This is an optimization exercise on Yosys and OpenROAD, whose aim is small area and a short achievable clock period, not a production implementation. Function was checked by simulation only, so behaviour that the tests miss may differ from the original.

## flow/config.mk

```make
export PLATFORM = sky130hd
export DESIGN_NAME = half_sigmoid
export DESIGN_NICKNAME = half_sigmoid
export VERILOG_FILES = /design/flow/design.v
export SDC_FILE = /design/flow/constraint.sdc
export NUM_CORES = 8
export LEC_CHECK = 0
export ABC_AREA = 1
export CAP_MARGIN = 20
export CORE_MARGIN = 2
export CORE_UTILIZATION = 40
export GPL_TIMING_DRIVEN = 0
export SETUP_SLACK_MARGIN = 5
export SLEW_MARGIN = 20
```

## flow/constraint.sdc

```tcl
create_clock -name core_clock -period 9.5 [get_ports {clk}]
set_input_delay 1.9000 -clock core_clock [delete_from_list [all_inputs] [get_ports {clk}]]
set_output_delay 1.9000 -clock core_clock [all_outputs]
set_load 0.01 [all_outputs]
```

## flow/design.v

```verilog
module recip_pl(input [9:0] m, output [11:0] a, output [5:0] s, output corr);
localparam [1535:0] TA = 1536'h40440840c41041441841c42142542942d43243643b43f44444844d45245645b46046546946e47347947e48248748d49249749d4a24a74ad4b24b84bd4c34c94cf4d44da4e04e64ec4f24f84fe50550b51151851e52552c53253954054754e55555c56356b5725795815895905985a05a85b05b85c05c95d15d95e25eb5f45fd60660f61862162b63463e64865265c66667067b68569069b6a66b16bc6c86d36df6eb6f770370f71c72973674375075e76b7797877967a47b37c27d17e07f0800;
localparam [767:0] TS = 768'h41041040e39440e39039339439350e4d454e38e61838e5d55585d56156155db7176186186175dc6d77176dd69b71d75d71b79e69e79e79e79e79e99e79e9269a69a68e7927a2aaa89ea9eab2eb2cbaebb0c30bb0d37df5e35df8f7bf7efbdfbe;
localparam [1023:0] TC = 1024'ha0000400a000008000a000a00004a0000004a0a8a80909a8a004040009040008000800040101000000000000400000004000400041000000000000000000000000010000000000000006000000000606060400200600000002020040124000020202002a000a000000000004040400090004000100400100400000;
wire [6:0] h = m[9:3];
assign s = TS[h*6 +: 6];
assign a = TA[h*12 +: 12];
assign corr = TC[m];
endmodule
module half_sigmoid(
input rstn,
input clk,
input in_valid,
input [15:0] a,
output out_valid,
output [15:0] c
);
localparam DROWS = 2;                           
localparam DSTG  = (10 + DROWS - 1) / DROWS;    
localparam LAT   = 8 + DSTG;                    
reg [LAT:0] vpipe;
always @(posedge clk)
  if (!rstn) vpipe <= 0;
  else       vpipe <= {vpipe[LAT-1:0], in_valid};
assign out_valid = vpipe[LAT];
wire [4:0] E_i   = a[14:10];
wire       clp_i = (E_i > 5'd17);
reg  [9:0] M_0; reg [4:0] E_0; reg s_0, sp_0;
always @(posedge clk) begin
  M_0  <= clp_i ? 10'd0 : a[9:0];
  E_0  <= clp_i ? 5'd18 : E_i;
  s_0  <= a[15];
  sp_0 <= (a[15:1] == 15'h0200);
end
wire        ez_a = (E_0 == 5'd0);
wire [21:0] N_a  = {11'b0, 1'b1, M_0};
wire [21:0] t_a  = (N_a << 10) + (N_a << 9) - (N_a << 6) + (N_a << 2) + N_a;
wire        t21  = t_a[21];
wire [10:0] ym_a = ez_a ? 11'd0 : (t21 ? t_a[21:11] : t_a[20:10]);
reg [10:0] ym_1; reg [4:0] E_1; reg t21_1, sy_1, sp_1;
always @(posedge clk) begin
  ym_1 <= ym_a; E_1 <= E_0; t21_1 <= t21 & ~ez_a; sy_1 <= ~s_0; sp_1 <= sp_0;
end
wire [4:0]  ey_b  = E_1 + {4'b0, t21_1};
wire        big_b = ey_b >= 5'd14;                 
wire [2:0]  ysh_b = ey_b[2:0] - 3'd6;              
wire [14:0] Y_b   = {4'b0, ym_1} << ysh_b;         
wire [3:0]  ip_b  = Y_b[14:11] + {3'b0, Y_b[10]};
wire [10:0] Fa_b  = Y_b[10] ? (11'd0 - Y_b[10:0]) : Y_b[10:0];
reg  [3:0]  lz_b;
integer ib;
always @* begin
  lz_b = 4'd11;
  for (ib = 0; ib < 11; ib = ib + 1)
    if (Fa_b[ib]) lz_b = 4'd10 - ib[3:0];
end
wire [10:0] Fn_b  = Fa_b << lz_b;
wire [10:0] fm_b  = big_b ? Fn_b : ym_1;
wire [4:0]  fe_b  = big_b ? (5'd14 - {1'b0, lz_b}) : ey_b;
wire        fs_b  = sy_1 ^ (big_b & Y_b[10]);
wire [4:0]  ipv_b = big_b ? (sy_1 ? (5'd0 - {1'b0, ip_b}) : {1'b0, ip_b}) : 5'd0;
wire [12:0] z_b = big_b ? {Fa_b, 2'b00} :
                  (ey_b == 5'd13) ? {1'b0, ym_1, 1'b0} :
                  (ey_b == 5'd12) ? {2'b0, ym_1} : 13'd0;
wire u1 = z_b >= 13'd1824, u2 = z_b >= 13'd2580, u3 = z_b >= 13'd3160,
     u4 = z_b >= 13'd3648, u5 = z_b >= 13'd4078;
wire v1  = z_b >= 13'd1074, v2  = z_b >= 13'd1518, v3  = z_b >= 13'd1859,
     v4  = z_b >= 13'd2148, v5  = z_b >= 13'd2400, v6  = z_b >= 13'd2630,
     v7  = z_b >= 13'd2840, v8  = z_b >= 13'd3036, v9  = z_b >= 13'd3220,
     v10 = z_b >= 13'd3394, v11 = z_b >= 13'd3560, v12 = z_b >= 13'd3718,
     v13 = z_b >= 13'd3870, v14 = z_b >= 13'd4016;
wire [3:0] k_b = {v8, (v4 & ~v8) | v12,
                  (v2 & ~v4) | (v6 & ~v8) | (v10 & ~v12) | v14,
                  (v1 & ~v2) | (v3 & ~v4) | (v5 & ~v6) | (v7 & ~v8) |
                  (v9 & ~v10) | (v11 & ~v12) | (v13 & ~v14)};
wire [2:0] w_b = {~u4, ~u2 | u4, ~u1 | (u2 & ~u3) | (u4 & ~u5)};
reg [10:0] fm_2; reg [4:0] fe_2; reg fs_2; reg [4:0] ipv_2; reg [3:0] k_2; reg [2:0] w_2;
always @(posedge clk) begin
  fm_2 <= fm_b; fe_2 <= fe_b; fs_2 <= fs_b; ipv_2 <= sp_1 ? 5'b10000 : ipv_b;    
  k_2 <= k_b; w_2 <= w_b;
end
wire [21:0] F_c  = {11'b0, fm_2};
wire [21:0] u_c  = (F_c << 4) + (w_2[2] ? (F_c << 2) : 22'd0) + (w_2[1] ? (F_c << 1) : 22'd0) +
                   (w_2[0] ? F_c : 22'd0);
wire [21:0] tp_c = (F_c << 10) + (F_c << 9) - u_c;
wire        tp21 = tp_c[21];
wire [4:0] fe10_c = fe_2 + 5'd10;
wire [4:0] shA_c  = (fe10_c < 5'd16) ? 5'd9 : (5'd25 - fe10_c);
wire [4:0] shB_c  = (fe10_c < 5'd15) ? 5'd9 : (5'd24 - fe10_c);
reg [11:0] tpt_4; reg [3:0] shA_4, shB_4, f15_4; reg tp21_4; reg [3:0] k_4; reg fs_4; reg [4:0] ipv_4;
always @(posedge clk) begin
  tpt_4 <= tp_c[21:10]; shA_4 <= shA_c[3:0]; shB_4 <= shB_c[3:0]; f15_4 <= 4'd15 - fe_2[3:0];
  tp21_4 <= tp21; k_4 <= k_2; fs_4 <= fs_2; ipv_4 <= ipv_2;
end
wire [10:0] mp_4   = tp21_4 ? tpt_4[11:1] : tpt_4[10:0];
wire [3:0]  sh_e   = tp21_4 ? shB_4 : shA_4;       
wire [10:0] pint_e = mp_4 >> sh_e;
wire [10:0] msk_e  = ~(11'h7ff << sh_e);
wire        stk_e  = |(mp_4 & msk_e);
wire [12:0] q3_e   = {(11'd1092 + {7'b0, k_4}), 2'b00};
wire [12:0] n_e    = fs_4 ? (q3_e + {2'b0, pint_e}) : (q3_e + {2'b11, ~pint_e} + {12'b0, ~stk_e});
wire        e27_e  = n_e[12];
wire [10:0] Mq_e   = e27_e ? n_e[12:2] : n_e[11:1];
reg [10:0] drem [0:DSTG];
reg [9:0]  dden [0:DSTG];     
reg [11:0] dq   [0:DSTG];
reg [3:0]  dS   [0:DSTG];
reg        dt21, de27;
reg        dfs  [0:DSTG];
reg [4:0]  dipv [0:DSTG];
always @(posedge clk) begin
  drem[0] <= mp_4; dden[0] <= Mq_e[9:0]; dq[0] <= 12'd0; dS[0] <= f15_4; dt21 <= tp21_4; de27 <= e27_e;
  dfs[0] <= fs_4; dipv[0] <= ipv_4;
end
genvar gs;
generate for (gs = 0; gs < DSTG; gs = gs + 1) begin : dstage
  reg [10:0] rem_o; reg [11:0] q_o;
  reg [11:0] r2, df; reg ge;
  integer rr, bit_i;
  always @* begin
    rem_o = drem[gs]; q_o = dq[gs];
    for (rr = 0; rr < DROWS; rr = rr + 1) begin
      bit_i = 11 - (gs*DROWS + rr);
      if (bit_i >= 2) begin
        if (bit_i == 11) r2 = {1'b0, rem_o};
        else             r2 = {rem_o, 1'b0};
        df = {1'b0, r2[10:0]} - {2'b01, dden[gs]};
        ge = r2[11] | ~df[11];
        q_o[bit_i] = ge;
        rem_o = ge ? df[10:0] : r2[10:0];
      end
    end
  end
  always @(posedge clk) begin
    drem[gs+1] <= rem_o; dq[gs+1] <= q_o; dden[gs+1] <= dden[gs];
    dS[gs+1] <= (gs == 0) ? (dS[gs] + {3'b0, de27} - {3'b0, dt21}) : dS[gs]; dfs[gs+1] <= dfs[gs]; dipv[gs+1] <= dipv[gs];
  end
end endgenerate
wire [11:0] q12_f = {dq[DSTG][11:2], 2'b00};
wire        bq_f  = q12_f[11];
wire [3:0]  S_f   = dS[DSTG];                      
wire [10:0] Qs_f  = q12_f >> S_f;
wire [11:0] low_f = q12_f & ~(12'hfff << S_f);
wire [12:0] r2s_f = bq_f ? {1'b0, drem[DSTG], 1'b0} : {drem[DSTG], 2'b00};
wire        stl_f = r2s_f >= {2'b01, dden[DSTG]};
wire        dstk_f = (|low_f) | stl_f;
wire [11:0] X_f = !dfs[DSTG] ? (12'd2048 + {1'b0, Qs_f[10:1], 1'b0}) :
                               (12'd2048 - {1'b0, Qs_f} - {11'b0, dstk_f});
wire [4:0] ipv_f = dipv[DSTG];
wire       pos_f = ~ipv_f[4] & (ipv_f != 5'd0);
wire       zr_f  = (ipv_f == 5'd0);
wire [4:0] sa_f  = pos_f ? (5'd12 - ipv_f) : (5'd1 - ipv_f);
reg [11:0] X_6; reg pos_6, zr_6; reg [3:0] sa_6; reg sp_6;
always @(posedge clk) begin
  X_6 <= X_f; pos_6 <= pos_f; zr_6 <= zr_f; sa_6 <= sa_f[3:0] | {4{sa_f[4]}}; sp_6 <= (ipv_f == 5'b10000);
end
wire [11:0] Xs_g = X_6 >> sa_6;                      
wire [13:0] S_g  = {1'b0, X_6, 1'b0} + (14'd1 << sa_6);  
reg  [9:0]  p1m_g; reg [4:0] ce_g;                    
always @* begin
  if (!pos_6) begin
    if (zr_6 && X_6[11]) begin p1m_g = {1'b0, X_6[10:2]}; ce_g = 5'd13; end
    else                 begin p1m_g = Xs_g[9:0];         ce_g = 5'd14; end
  end else begin
    if (S_g[13])      begin p1m_g = S_g[12:3]; ce_g = 5'd1 + {1'b0, sa_6}; end
    else if (S_g[12]) begin p1m_g = S_g[11:2]; ce_g = 5'd2 + {1'b0, sa_6}; end
    else              begin p1m_g = S_g[10:1]; ce_g = 5'd3 + {1'b0, sa_6}; end
  end
end
reg [9:0] p1m_7; reg [4:0] ce_7; reg sp_7;
always @(posedge clk) begin
  p1m_7 <= p1m_g; ce_7 <= ce_g; sp_7 <= sp_6;
end
wire [11:0] ra_h; wire [5:0] rs_h; wire rc_h;
recip_pl u_rcp(.m(p1m_7), .a(ra_h), .s(rs_h), .corr(rc_h));
reg [11:0] ra_8; reg [5:0] rs_8; reg [2:0] rl_8; reg rc_8; reg [4:0] ce_8; reg sp_8;
always @(posedge clk) begin
  ra_8 <= ra_h; rs_8 <= rs_h; rl_8 <= p1m_7[2:0]; rc_8 <= rc_h; ce_8 <= ce_7; sp_8 <= sp_7;
end
wire [8:0]  sl_i = rs_8 * rl_8 + 9'd16;
wire [11:0] r_i  = ra_8 - {8'b0, sl_i[8:5]} - {11'b0, rc_8};
reg [15:0] c_r;
always @(posedge clk) c_r <= sp_8 ? 16'hf801 : {1'b0, ce_8 + {4'b0, r_i[11]}, r_i[9:0]};
assign c = c_r;
endmodule
```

************

▶ [YOUR ASSIGNMENT] Only the lines that contain the string "corr" are to be copied from the records.

▶ [COMPLETED EXERCISE]
module recip_pl(input [9:0] m, output [11:0] a, output [5:0] s, output corr);
assign corr = TC[m];
recip_pl u_rcp(.m(p1m_7), .a(ra_h), .s(rs_h), .corr(rc_h));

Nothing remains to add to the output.